Research in context
Evidence before this study
At the time of the drafting of these results, the approved systemic options for patients with advanced melanoma were immunotherapy (all patients) or BRAF and MEK inhibitors for the subset of patients with BRAF mutations in their tumours. Although immunotherapy provides durable responses, a substantial proportion of patients with melanoma have a poor response to immunotherapy; conversely, although most patients respond to MAPK pathway inhibitors, responses are often short-lived. It is clinically desirable to combine the higher response rates observed with targeted therapy with long-term clinical benefit associated with immune modulation, without compromising patient safety. On the basis of emerging preclinical and clinical evidence for potential synergy between immune checkpoint inhibition and BRAF and MEK inhibitors, IMspire150 explored whether a combination of atezolizumab, vemurafenib, and cobimetinib would prolong progression-free survival in patients with BRAF-mutation-positive advanced melanoma versus vemurafenib and cobimetinib. We searched PubMed for any clinical reports published until Feb 20, 2020, that explored similar systemic options. We used the search string “melanoma AND ((BRAF OR MEK inhibitor) AND (immune checkpoint inhibitor))” restricted to articles reporting on a clinical trial.

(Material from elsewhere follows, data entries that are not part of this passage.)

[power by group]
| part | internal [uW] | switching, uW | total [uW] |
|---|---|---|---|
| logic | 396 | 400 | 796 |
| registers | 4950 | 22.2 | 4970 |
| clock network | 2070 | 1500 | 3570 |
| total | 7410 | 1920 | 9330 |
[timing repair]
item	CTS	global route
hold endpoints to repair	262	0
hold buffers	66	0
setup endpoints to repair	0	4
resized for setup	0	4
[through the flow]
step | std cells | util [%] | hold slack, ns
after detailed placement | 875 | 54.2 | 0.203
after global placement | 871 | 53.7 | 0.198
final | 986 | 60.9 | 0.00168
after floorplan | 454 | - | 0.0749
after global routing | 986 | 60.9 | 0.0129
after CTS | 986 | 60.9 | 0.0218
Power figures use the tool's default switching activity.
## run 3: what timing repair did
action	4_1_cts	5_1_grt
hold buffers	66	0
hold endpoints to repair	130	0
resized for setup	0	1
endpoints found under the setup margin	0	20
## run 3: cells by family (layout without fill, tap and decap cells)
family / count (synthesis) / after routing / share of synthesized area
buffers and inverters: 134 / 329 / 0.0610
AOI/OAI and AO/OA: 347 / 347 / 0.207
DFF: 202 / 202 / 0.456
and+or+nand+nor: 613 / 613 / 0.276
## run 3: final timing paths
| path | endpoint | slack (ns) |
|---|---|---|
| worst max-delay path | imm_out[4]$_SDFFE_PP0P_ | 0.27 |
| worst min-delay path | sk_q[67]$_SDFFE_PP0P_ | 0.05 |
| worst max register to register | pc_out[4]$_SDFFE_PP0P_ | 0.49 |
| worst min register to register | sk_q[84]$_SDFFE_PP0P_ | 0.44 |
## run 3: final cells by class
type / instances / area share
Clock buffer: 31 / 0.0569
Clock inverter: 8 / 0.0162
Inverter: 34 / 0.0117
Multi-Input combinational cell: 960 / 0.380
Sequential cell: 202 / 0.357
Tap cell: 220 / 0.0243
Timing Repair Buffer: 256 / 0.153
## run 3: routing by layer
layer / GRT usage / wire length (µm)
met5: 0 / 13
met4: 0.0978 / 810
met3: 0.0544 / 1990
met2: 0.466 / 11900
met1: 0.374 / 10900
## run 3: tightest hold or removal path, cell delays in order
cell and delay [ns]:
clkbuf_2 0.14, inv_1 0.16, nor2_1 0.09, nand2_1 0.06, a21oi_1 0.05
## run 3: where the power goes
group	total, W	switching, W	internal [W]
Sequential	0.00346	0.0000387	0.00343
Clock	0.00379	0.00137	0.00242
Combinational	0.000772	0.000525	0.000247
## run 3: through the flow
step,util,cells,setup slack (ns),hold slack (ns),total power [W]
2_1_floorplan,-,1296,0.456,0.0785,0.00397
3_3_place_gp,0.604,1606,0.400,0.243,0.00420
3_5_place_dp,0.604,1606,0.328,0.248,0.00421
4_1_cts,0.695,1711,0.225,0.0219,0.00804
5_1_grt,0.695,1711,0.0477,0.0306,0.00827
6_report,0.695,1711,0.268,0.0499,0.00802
--- src/rtl/detect_arbiter.sv ---
// detect_arbiter: round-robin arbiter that grants one of four requesters a serial
// detection burst and reports the number of 0->1 hits. Optional macro: DET_ABORT_EN.
module detect_arbiter #(
  parameter int BURST_LEN = 8,
  parameter int CNT_W     = 4
) (
  input  logic             clk,
  input  logic             rst,
  input  logic [3:0]       req,
  input  logic [3:0]       w_in,
  output logic [3:0]       gnt,
  output logic             busy,
  output logic             done,
  output logic [1:0]       done_id,
  output logic [CNT_W-1:0] hit_cnt,
  output logic             aborted,
  output logic [1:0]       state_dbg
);
  // Handshake: req[i] is a level request sampled in IDLE; while gnt[i]=1 requester i
  // supplies one w_in[i] bit per cycle; done pulses for one cycle and done_id, hit_cnt,
  // aborted are valid from that cycle until the next done pulse.
  typedef enum logic [1:0] {
    IDLE   = 2'd0,
    RUN    = 2'd1,
    REPORT = 2'd2
  } state_t;

  localparam logic [1:0]       DET_A    = 2'd0;
  localparam logic [1:0]       DET_B    = 2'd1;
  localparam logic [1:0]       DET_C    = 2'd2;
  localparam logic [7:0]       LAST_BIT = 8'(BURST_LEN - 1);
  localparam logic [CNT_W-1:0] HIT_MAX  = {CNT_W{1'b1}};

  state_t           state, state_nxt;
  logic [1:0]       det, det_nxt;
  logic [7:0]       bit_cnt;
  logic [1:0]       cur_id, last_id, win_id;
  logic [CNT_W-1:0] acc, acc_nxt;
  logic             w_bit, hit, last_sample, abort_now;

  // Search starts just after the previous winner; k=4 wraps back to last_id itself.
  always_comb begin
    win_id = last_id;
    for (int k = 4; k >= 1; k--) begin
      if (req[2'(last_id + 2'(k))]) win_id = 2'(last_id + 2'(k));
    end
  end

  assign w_bit       = w_in[cur_id];
  assign last_sample = (state == RUN) && (bit_cnt == LAST_BIT);
  assign hit         = (det == DET_A) && w_bit;
  assign acc_nxt     = (hit && (acc != HIT_MAX)) ? acc + CNT_W'(1) : acc;

`ifdef DET_ABORT_EN
  assign abort_now = (state == RUN) && !req[cur_id];
`else
  assign abort_now = 1'b0;
`endif

  always_comb begin
    det_nxt = DET_A;
    case (det)
      DET_A:   det_nxt = w_bit ? DET_B : DET_A;
      DET_B:   det_nxt = w_bit ? DET_C : DET_A;
      DET_C:   det_nxt = w_bit ? DET_C : DET_A;
      default: det_nxt = DET_A;
    endcase
  end

  always_ff @(posedge clk or posedge rst) begin
    if (rst) state <= IDLE;
    else     state <= state_nxt;
  end

  always_comb begin
    state_nxt = state;
    case (state)
      IDLE:    if (|req) state_nxt = RUN;
      RUN:     if (abort_now || last_sample) state_nxt = REPORT;
      REPORT:  state_nxt = IDLE;
      default: state_nxt = IDLE;
    endcase
  end

  always_comb begin
    gnt = 4'b0000;
    if (state == RUN) gnt[cur_id] = 1'b1;
    busy      = (state != IDLE);
    done      = (state == REPORT);
    state_dbg = state;
  end

  always_ff @(posedge clk or posedge rst) begin
    if (rst) begin
      det     <= DET_A;
      bit_cnt <= '0;
      cur_id  <= 2'd0;
      last_id <= 2'd3;
      acc     <= '0;
      done_id <= 2'd0;
      hit_cnt <= '0;
    end else begin
      case (state)
        IDLE: begin
          if (|req) begin
            cur_id  <= win_id;
            last_id <= win_id;
            det     <= DET_A;
            bit_cnt <= '0;
            acc     <= '0;
          end
        end
        RUN: begin
          if (!abort_now) begin
            det     <= det_nxt;
            bit_cnt <= bit_cnt + 8'd1;
            acc     <= acc_nxt;
          end
          // Result registers load on entry to REPORT so they are valid with done.
          if (abort_now || last_sample) begin
            done_id <= cur_id;
            hit_cnt <= abort_now ? acc : acc_nxt;
          end
        end
        default: ;
      endcase
    end
  end

`ifdef DET_ABORT_EN
  always_ff @(posedge clk or posedge rst) begin
    if (rst)                                      aborted <= 1'b0;
    else if (abort_now || last_sample)            aborted <= abort_now;
  end
`else
  assign aborted = 1'b0;
`endif

endmodule
--- config.mk ---
export PLATFORM = sky130hd
export DESIGN_NAME = detect_arbiter
export DESIGN_NICKNAME = d
export VERILOG_FILES = /design/src/rtl/detect_arbiter.sv
export SDC_FILE = /design/constraint.sdc
export NUM_CORES = 1
export LEC_CHECK = 0
export BUFFER_PORTS_ARGS = -buffer_cell sky130_fd_sc_hd__buf_2
export CAP_MARGIN = 20
export CORE_ASPECT_RATIO = 1.1
export CORE_MARGIN = 2
export CORE_UTILIZATION = 49
export DETAILED_ROUTE_END_ITERATION = 10
export PLACE_DENSITY = 0.74
export SKIP_CTS_REPAIR_TIMING = 1
export SYNTH_ARGS = -nofsm -noshare
export SYNTH_HDL_FRONTEND = slang
export SYNTH_SLANG_ARGS = --single-unit
--- constraint.sdc ---
create_clock -name clk -period 5 [get_ports clk]
set_input_delay 0.5 -clock clk [delete_from_list [all_inputs] [get_ports clk]]
set_output_delay 0.5 -clock clk [all_outputs]
set_load 0.005 [all_outputs]
==> results of run 1 <==
worst min path at each step:
stage | startpoint | end | slack (ns) | cells past startpoint
after floorplan | bit_cnt[7] | bit_cnt[7] | 0.44 | 1
after global placement | done_id[1] | done_id[1] | 0.47 | 2
after detailed placement | done_id[1] | done_id[1] | 0.47 | 2
after CTS | rst | cur_id[0] | 0.41 | 2
after global routing | rst | bit_cnt[6] | 0.18 | 2
final | rst | bit_cnt[6] | 0.14 | 2
power by group:
group          leakage (nW)  internal (mW)  switching (mW)
Combinational         0.435         0.0692          0.0794
Sequential            0.300          0.238          0.0343
Clock                0.0279         0.0811          0.0640
cell usage in the layout, fill, tap and decap left out, types with 3 or more instances in the layout:
cell / instances
nand2_1: 26
dfrtp_1: 24
buf_2: 23
o21ai_0: 18
nor2_1: 10
nand3_1: 7
a31oi_1: 6
inv_1: 6
and3_1: 4
a21oi_1: 4
ha_1: 4
nor2b_1: 3
nand2b_1: 3
and3_2: 3
mux2i_1: 3
o32ai_1: 3
clkbuf_4: 3
metal layers:
layer	GRT usage	share of wire	up-vias
li1	-	-	648
met2	0.321	0.50	38
met1	0.254	0.45	613
met5	0	0	-
met3	0.0252	0.042	4
met4	0.0884	0.0060	0
area by class of cell:
type,count,share of cell area
clock buffer,3,0.0134
clock inverter,1,0.0179
inverter,7,0.0156
multi-input combinational,127,0.450
sequential,26,0.389
tap,33,0.0246
timing repair buffer,25,0.0894
registers in the layout, indices dropped and copies added, names as in the netlist:
signal	count
bit_cnt	8
det	2
last_id	2
state_dbg	2
cur_id	2
hit_cnt	4
acc	4
done_id	2
cell families after synthesis:
logic type,count (synthesis),share of synthesized area
compound gates,46,0.201
fa+ha+maj,4,0.0340
buf+inv,15,0.0417
flops,26,0.444
mux,4,0.0281
other cells,1,0.00255
simple gates,72,0.248
critical path: stages, from the launching register on:
cell and delay (ns):
dfrtp_1 0.44, or4_1 0.55, or3_1 0.47, or4_1 0.49
nand3_1 0.09
==> flow_summary.yaml, run 1 <==
drt:
  wirelength_um: 3140
  drt_iter0_drc: 48
  drt_pass1_iterations: 5
  via_count: 1303
  wl_per_cell_um: 14.2
  drtAntennaViolNets: 0
  drc: 0
  vias_per_cell: 5.87
power:
  leakage_nw: 0.763
  power_mw: 0.566
  ir_drop_v: 0.000199
  power_density_nw_per_um2: 337
worst_setup_path:
  end_kind: "flip-flop"
  arrival_ns: 2.37
  critPathMaxFanout: 7
  reg2reg_slack_ns: 2.90
  endpoint: "hit_cnt[0]"
  r2r_cells: 4
  critPathRequiredTime_ns: 5.27
  rr_endpoint: "hit_cnt[0]"
  reg2reg_from: "bit_cnt[3]"
  critPathKind: "flip-flop to flip-flop"
  critical_path.startpoint: "bit_cnt[3]"
  startpoint_type: "flip-flop"
clock_network:
  clk-insertion-delay-late_ns: 0.32
  htreeDepth: 1
  numCtsBuffers: 3
  clockBufferDepth: 2
  cts.sinks: 26
  clk_pin_slew_ns: 0.14
  root_buffer: "clkbuf_4"
  tritoncts: "done"
die:
  fp-row-count: 20
  num_io_pins: 25
  core_um2: 2800
  die_area_um2: 3460
  floorplan.initialDensity: 0.525
  fp.dieW_um: 56.2
  die_height_um: 61.5
sta:
  skew_ns: 0.00561
  timing.fmax_mhz: 477
  drv_slew: 0
  final.setup.tns_ns: 0
  fin_crit_sh: 0.420
  tightestPinTransition_ns: 0.625
  rsz0062_at_grt: "no"
  hold_ws_ns: 0.144
  fin_ws_ns: 2.90
  timing.slew.headroom: 0.583
  finalCriticalPeriod_ns: 2.10
  hold_viol: 0
  setup_viol: 0
job:
  maxCapViolCount: 0
synthesis:
  yosysMostFrequentCell: "nand2_1"
  syn_area_um2: 1470
  synthTopCellsByCount: "nand2_1, dfrtp_1, o21ai_0"
  ys.flop_type: "dfrtp_1"
  avgSynthCellArea_um2: 8.75
  synthCells: 168
  synth_edf_count: 0
  yosysTopAreaCell: "dfrtp_1"
  synth_seq_area_share: 0.444
  yosys_warnings: 0
  synthTopCellsByArea: "dfrtp_1, nand2_1, o21ai_0, dfstp_2, ha_1"
  netlist-cell-type-count: 43
  synth_seq_cells: 26
  syn-num-nets: 182
  synth_top_area_share: 0.409
  synthArstFlopShare: 1.00
grt:
  grt_overflow_total: 0
  grt_max_degree: 27
  grt_pass1_wl_um: 5180
  grt_usage: 0.192
  grt_pass1_vias: 1158
  antenna_found_initial: 0
layout:
  fillerInstances: 246
  syn2layout_area_growth_pct: 14.2
  seq_area_um2: 653
  design_area_um2: 1680
  multi_input_area_um2: 756
  stdcell_count: 222
  nets: 204
  final_util: 0.599
  diodes: 0
  layout-drive-gt1-share: 0.206
placed_design:
  place_hpwl_um: 2290
  numPortBuffers: 23
  dp_slack_ns: 2.94
  placed_area_um2: 1600
  gp_congestion: 0.915
  place_inst: 217
min_path:
  hold_path_class: "input pin to async pin"
status:
  status: "completed"
No activity file was read; power rests on OpenSTA's default activity.
==> run 2: changes to the inputs <==
--- a/config.mk
+++ b/config.mk
@@ -5,13 +5,14 @@
 export SDC_FILE = /design/constraint.sdc
 export NUM_CORES = 1
 export LEC_CHECK = 0
+export ABC_AREA = 1
 export BUFFER_PORTS_ARGS = -buffer_cell sky130_fd_sc_hd__buf_2
 export CAP_MARGIN = 20
 export CORE_ASPECT_RATIO = 1.1
 export CORE_MARGIN = 2
 export CORE_UTILIZATION = 49
 export DETAILED_ROUTE_END_ITERATION = 10
-export PLACE_DENSITY = 0.74
+export PLACE_DENSITY = 0.76
 export SKIP_CTS_REPAIR_TIMING = 1
 export SYNTH_ARGS = -nofsm -noshare
 export SYNTH_HDL_FRONTEND = slang
==> constraint.sdc (replaced) <==
create_clock -name clk -period 1.9 [get_ports clk]
set_input_delay 0.19 -clock clk [delete_from_list [all_inputs] [get_ports clk]]
set_output_delay 0.19 -clock clk [all_outputs]
set_load 0.005 [all_outputs]
==> flow_summary.yaml, run 2 <==
status:
  status: "completed"
worst_setup_path:
  arrival_ns: 1.31
  end_kind: "output port"
  slowest_stage: "dfrtp_1"
  worst-path-buf-inv: 2
  startpoint_type: "flip-flop"
  cp_cell_sequence: "inv_2, nand2_2, nor3_1, buf_2"
  critPathMaxFanout: 12
  critPathKind: "flip-flop to output port"
  critPathRequiredTime_ns: 1.71
  cpLargestDelayFamily: "flip-flops"
  critPathMaxStageDelay_ns: 0.41
synthesis:
  synth_seq_cells: 26
  syn-num-nets: 224
  syn_area_um2: 1550
  synthArstFlopShare: 1.00
  ys.flop_type: "dfrtp_1"
  synth_edf_count: 0
  yosys_warnings: 0
  synthCells: 210
  yosysTopAreaCell: "dfrtp_1"
  avgSynthCellArea_um2: 7.38
  synthTopCellsByArea: "dfrtp_1, nand2_1, nand3_1, inv_1, dfstp_2"
  netlist-cell-type-count: 27
  synth_seq_area_share: 0.422
  yosysMostFrequentCell: "nand2_1"
  synthTopCellsByCount: "nand2_1, dfrtp_1, inv_1"
  synth_top_area_share: 0.388
layout:
  syn2layout_area_growth_pct: 12.2
  largest_register: "bit_cnt"
  layout_commonest_cell: "nand2_1"
  largest_reg_flops: 8
  top_regs: "bit_cnt x8, acc x4, hit_cnt x4"
  final_cell_mix: "nand2_1, dfrtp_1, inv_1, buf_2, nand3_1"
  layout-drive-gt1-share: 0.226
  diodes: 0
  nets: 250
clock_network:
  tritoncts: "done"
  cts.sinks: 26
  numCtsBuffers: 3
  clk-insertion-delay-late_ns: 0.33
  clockBufferDepth: 2
  root_buffer: "clkbuf_4"
  htreeDepth: 1
  clk_pin_slew_ns: 0.15
drt:
  via_count: 1377
  drc: 0
  vias_per_cell: 5.12
  drtAntennaViolNets: 0
  drt_pass1_iterations: 4
  wl_per_cell_um: 10.9
  drt_iter0_drc: 60
  wirelength_um: 2930
grt:
  grt_usage: 0.179
  grt_max_degree: 17
  antenna_found_initial: 0
  grt_overflow_total: 0
  grt_pass1_vias: 1262
  grt_pass1_wl_um: 5230
  globalRouteMet3Util: 0.0207
  top_usage_layer: "met2"
  met2_usage: 0.278
  met1_usage: 0.250
die:
  core_um2: 3020
  die_height_um: 63.0
  num_io_pins: 25
  fp.dieW_um: 57.6
  floorplan.initialDensity: 0.513
  fp-row-count: 21
  die_area_um2: 3630
sta:
  skew_ns: 0.0158
  rsz0062_at_grt: "no"
  fin_crit_sh: 0.789
  finalCriticalPeriod_ns: 1.50
  drv_slew: 0
  final.setup.tns_ns: 0
  timing.fmax_mhz: 667
  setup_viol: 0
  hold_viol: 0
power:
  power_mw: 1.31
  leakage_nw: 0.935
  power_density_nw_per_um2: 754
  ir_drop_v: 0.000512
placed_design:
  gp_congestion: 0.889
  place_hpwl_um: 2260
  numPortBuffers: 23
job:
  maxCapViolCount: 0
min_path:
  hold_path_class: "input pin to async pin"
-- run 2: path summary, 6_finish.rpt --
kind,depth (start not counted),startpoint,slack [ns],to
setup / recovery,4,state_dbg[1],0.40,gnt[3]
setup reg to reg,9,last_id[0],0.42,cur_id[0]
hold reg to reg,2,hit_cnt[1],0.50,hit_cnt[1]
min in group clk,7,w_in[0],0.39,det[0]
hold / removal,3,rst,0.38,hit_cnt[0]
max in group asynchronous,4,rst,0.87,last_id[0]
-- run 2: worst reg2reg max path, delay by kind of cell (launching register included) --
kind	cells	cell delay, ns
buf+inv	2	0.19
simple gates	7	0.56
flops	1	0.65
-- run 2: logic make-up after synthesis --
| kind of cell | share of synthesized area |
|---|---|
| DFF | 0.422 |
| adders and majority gates | 0.0323 |
| and+or+nand+nor | 0.376 |
| AOI/OAI and AO/OA | 0.0719 |
| buffers and inverters | 0.0961 |
| other | 0.00242 |
-- run 2: area by class of cell --
type	count	area, um2
tap	34	42.5
timing repair buffer	26	140
clock buffer	4	36.3
fill	294	1280
inverter	31	119
sequential	26	653
multi-input combinational	148	747
-- run 2: where the power goes --
group          switching, mW  leakage, nW  internal [mW]
Combinational          0.215        0.611          0.139
Sequential            0.0598        0.303          0.611
Clock                  0.169       0.0210          0.117
-- run 2: routing by layer --
layer  wire length [um]  vias to the layer above  part of all wire
met5                  0                        -                 0
met4                 60                        0             0.020
met3                116                        7             0.040
met2               1300                       31              0.45
met1               1450                      611              0.49
li1                   -                      728                 -
-- run 2: per-stage QoR --
stage,cell area [um2],util,worst slack [ns],std cells,hold WS [ns]
after global routing,1740,0.575,0.221,269,0.402
final,1740,0.575,0.401,269,0.376
after global placement,1690,0.560,0.448,264,0.204
after detailed placement,1690,0.560,0.440,264,0.207
after floorplan,1550,-,0.612,210,0.229
after CTS,1730,0.572,0.379,268,-0.162
==> run 3: changes to the inputs <==
--- a/config.mk
+++ b/config.mk
@@ -5,14 +5,14 @@
 export SDC_FILE = /design/constraint.sdc
 export NUM_CORES = 1
 export LEC_CHECK = 0
-export ABC_AREA = 1
+export ABC_AREA = 0
 export BUFFER_PORTS_ARGS = -buffer_cell sky130_fd_sc_hd__buf_2
 export CAP_MARGIN = 20
 export CORE_ASPECT_RATIO = 1.1
 export CORE_MARGIN = 2
 export CORE_UTILIZATION = 49
 export DETAILED_ROUTE_END_ITERATION = 10
-export PLACE_DENSITY = 0.76
+export PLACE_DENSITY = 0.74
 export SKIP_CTS_REPAIR_TIMING = 1
 export SYNTH_ARGS = -nofsm -noshare
 export SYNTH_HDL_FRONTEND = slang
==> constraint.sdc (replaced) <==
create_clock -name clk -period 1.45 [get_ports clk]
set_input_delay 0.145 -clock clk [delete_from_list [all_inputs] [get_ports clk]]
set_output_delay 0.145 -clock clk [all_outputs]
set_load 0.005 [all_outputs]
==> flow_summary.yaml, run 3 (synthesis results as in run 1) <==
status:
  status: "finished, violations left"
  violations: "setup timing"
worst_setup_path:
  arrival_ns: 2.16
  critPathRequiredTime_ns: 1.73
  critPathMaxStageDelay_ns: 0.57
  startpoint_type: "flip-flop"
  critPathKind: "flip-flop to flip-flop"
  slowest_stage: "or4_1"
  cpLargestDelayFamily: "simple AND/OR/NAND/NOR gates"
  end_kind: "flip-flop"
  worst-path-buf-inv: 0
  critPathMaxFanout: 2
  cpMostUsedCell: "or4_1"
  cp_cell_sequence: "or4_1, or3_4, or4_1, nand3_1"
min_path:
  hold_path_class: "input pin to flip-flop"
placed_design:
  gp_congestion: 0.772
  numPortBuffers: 23
  dp_slack_ns: -0.337
  placed_area_um2: 1910
  place_hpwl_um: 2640
drt:
  drtAntennaViolNets: 0
  drc: 0
  wl_per_cell_um: 15.5
  via_count: 1552
  drt_pass1_iterations: 4
  vias_per_cell: 5.75
  wirelength_um: 4190
  drt_iter0_drc: 54
power:
  p_int_mw: 1.65
  leakage_nw: 1.04
  p_sw_mw: 0.778
  power_mw: 2.42
  seq_power_share: 0.378
  comb_power_share: 0.412
  swShare: 0.321
  power_density_nw_per_um2: 1090
  clock_power_share: 0.210
  ir_drop_v: 0.000741
grt:
  grt_usage: 0.229
  top_usage_layer: "met2"
  grt_pass1_wl_um: 6170
  grt_max_degree: 27
  globalRouteMet3Util: 0.0231
  grt_overflow_total: 0
  met1_usage: 0.293
  grt_pass1_vias: 1411
  antenna_found_initial: 0
  met2_usage: 0.412
clock_network:
  clk_pin_slew_ns: 0.16
  clk-insertion-delay-late_ns: 0.33
  root_buffer: "clkbuf_4"
  htreeDepth: 1
  numCtsBuffers: 3
  cts.sinks: 26
  clockBufferDepth: 2
  tritoncts: "done"
die:
  floorplan.initialDensity: 0.525
  core_um2: 2800
  die_height_um: 61.5
  num_io_pins: 25
  fp-row-count: 20
  die_area_um2: 3460
  fp.dieW_um: 56.2
layout:
  syn2layout_area_growth_pct: 51.9
  largest_reg_flops: 8
  largest_register: "bit_cnt"
  layout-drive-gt1-share: 0.460
  final_util: 0.797
  nets: 252
  diodes: 0
  layout_commonest_cell: "buf_4"
  fillerInstances: 175
  top_regs: "bit_cnt x8, acc x4, hit_cnt x4"
  design_area_um2: 2230
  final_cell_mix: "buf_4, nand2_1, dfrtp_1, buf_2, buf_6"
sta:
  tightestPinTransition_ns: 0.528
  setup_viol: 21
  skew_ns: 0.0145
  drv_slew: 0
  timing.fmax_mhz: 531
  fin_crit_sh: 1.30
  rsz0062_at_grt: "yes"
  hold_viol: 0
  fin_ws_ns: -0.432
  timing.slew.headroom: 0.645
  finalCriticalPeriod_ns: 1.88
job:
  maxCapViolCount: 0
[run 3: changes by cell type in the layout (fill, tap and decap cells not counted), moves of 6 or more]
cell     previous run  this run
nand4_1             8         2
nand3_1            21         7
buf_4               2        35
buf_6               0        15
a31oi_1             0         6
nand2_1            73        25
inv_1              23         4
[run 3: power groups by stage]
stage	Sequential, mW	Clock [mW]	Combinational [mW]
floorplan	0.913	0	0.487
global placement	0.913	0	0.781
detailed placement	0.924	0	0.805
CTS	0.909	0.510	0.815
global route	0.933	0.540	1.10
finish	0.916	0.508	1.00
[run 3: layer usage]
layer | part of all wire | vias up
met5 | 0 | -
met4 | 0.017 | 0
met3 | 0.049 | 11
met2 | 0.54 | 55
met1 | 0.40 | 742
li1 | - | 744
[run 3: worst paths after layout]
path	from	slack (ns)	end	cells after the start
max reg2reg	bit_cnt[6]	-0.43	hit_cnt[0]	4
max in group asynchronous	rst	0.75	last_id[0]	4
min in group asynchronous	rst	0.38	bit_cnt[7]	4
min	req[0]	0.21	last_id[0]	4
max	bit_cnt[6]	-0.43	hit_cnt[0]	4
min reg2reg	bit_cnt[7]	0.49	bit_cnt[7]	1
[run 3: final cells by class]
| type | count | area, um2 | area share |
|---|---|---|---|
| clock buffer | 3 | 22.5 | 0.0101 |
| clock inverter | 1 | 30.0 | 0.0134 |
| inverter | 7 | 30.0 | 0.0134 |
| multi-input combinational | 127 | 905 | 0.405 |
| sequential | 26 | 653 | 0.292 |
| tap | 33 | 41.3 | 0.0185 |
| timing repair buffer | 73 | 552 | 0.247 |
[run 3: worst reg2reg max path: stages, from the launching register on]
cell and delay (ns):
dfrtp_1 0.41, or4_1 0.57, or3_4 0.36, or4_1 0.41, nand3_1 0.09
[run 3: metrics by stage]
stage	instances	hold WS, ns	setup TNS [ns]
3_5_place_dp	251	0.219	-2.93
2_1_floorplan	168	0.184	-1.83
6_report	270	0.209	-4.20
5_1_grt	270	0.234	-5.38
3_3_place_gp	251	0.211	-2.52
4_1_cts	255	-0.153	-4.10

We identified two previous publications reporting data from early phase clinical reports (KEYNOTE 022 and GP28384/NCT01656642) investigating this combination in melanoma, but no controlled phase 3 clinical studies.
Added value of this study
IMspire150 is the first phase 3 study to evaluate an immune checkpoint inhibitor combined with BRAF plus MEK inhibitors in patients with advanced BRAFV600 mutation-positive melanoma. The IMspire150 study met its primary progression-free survival endpoint and provided high-level evidence to show that combined inhibition with vemurafenib, cobimetinib, and atezolizumab prolongs progression-free survival in previously untreated patients with BRAF mutation-positive advanced melanoma. Reassuringly, the safety profile and treatment discontinuation rates with this combination were similar to those of the control group of vemurafenib and cobimetinib, which is an approved treatment option for patients with BRAF-mutation-positive advanced melanoma.
Implications of all the available evidence
The analysis reported here shows that atezolizumab combined with vemurafenib and cobimetinib is a safe and efficacious treatment option for patients with BRAF mutation-positive advanced melanoma. Survival data from this and other ongoing studies on treatment sequencing will inform the optimal treatment paradigm in this patient population.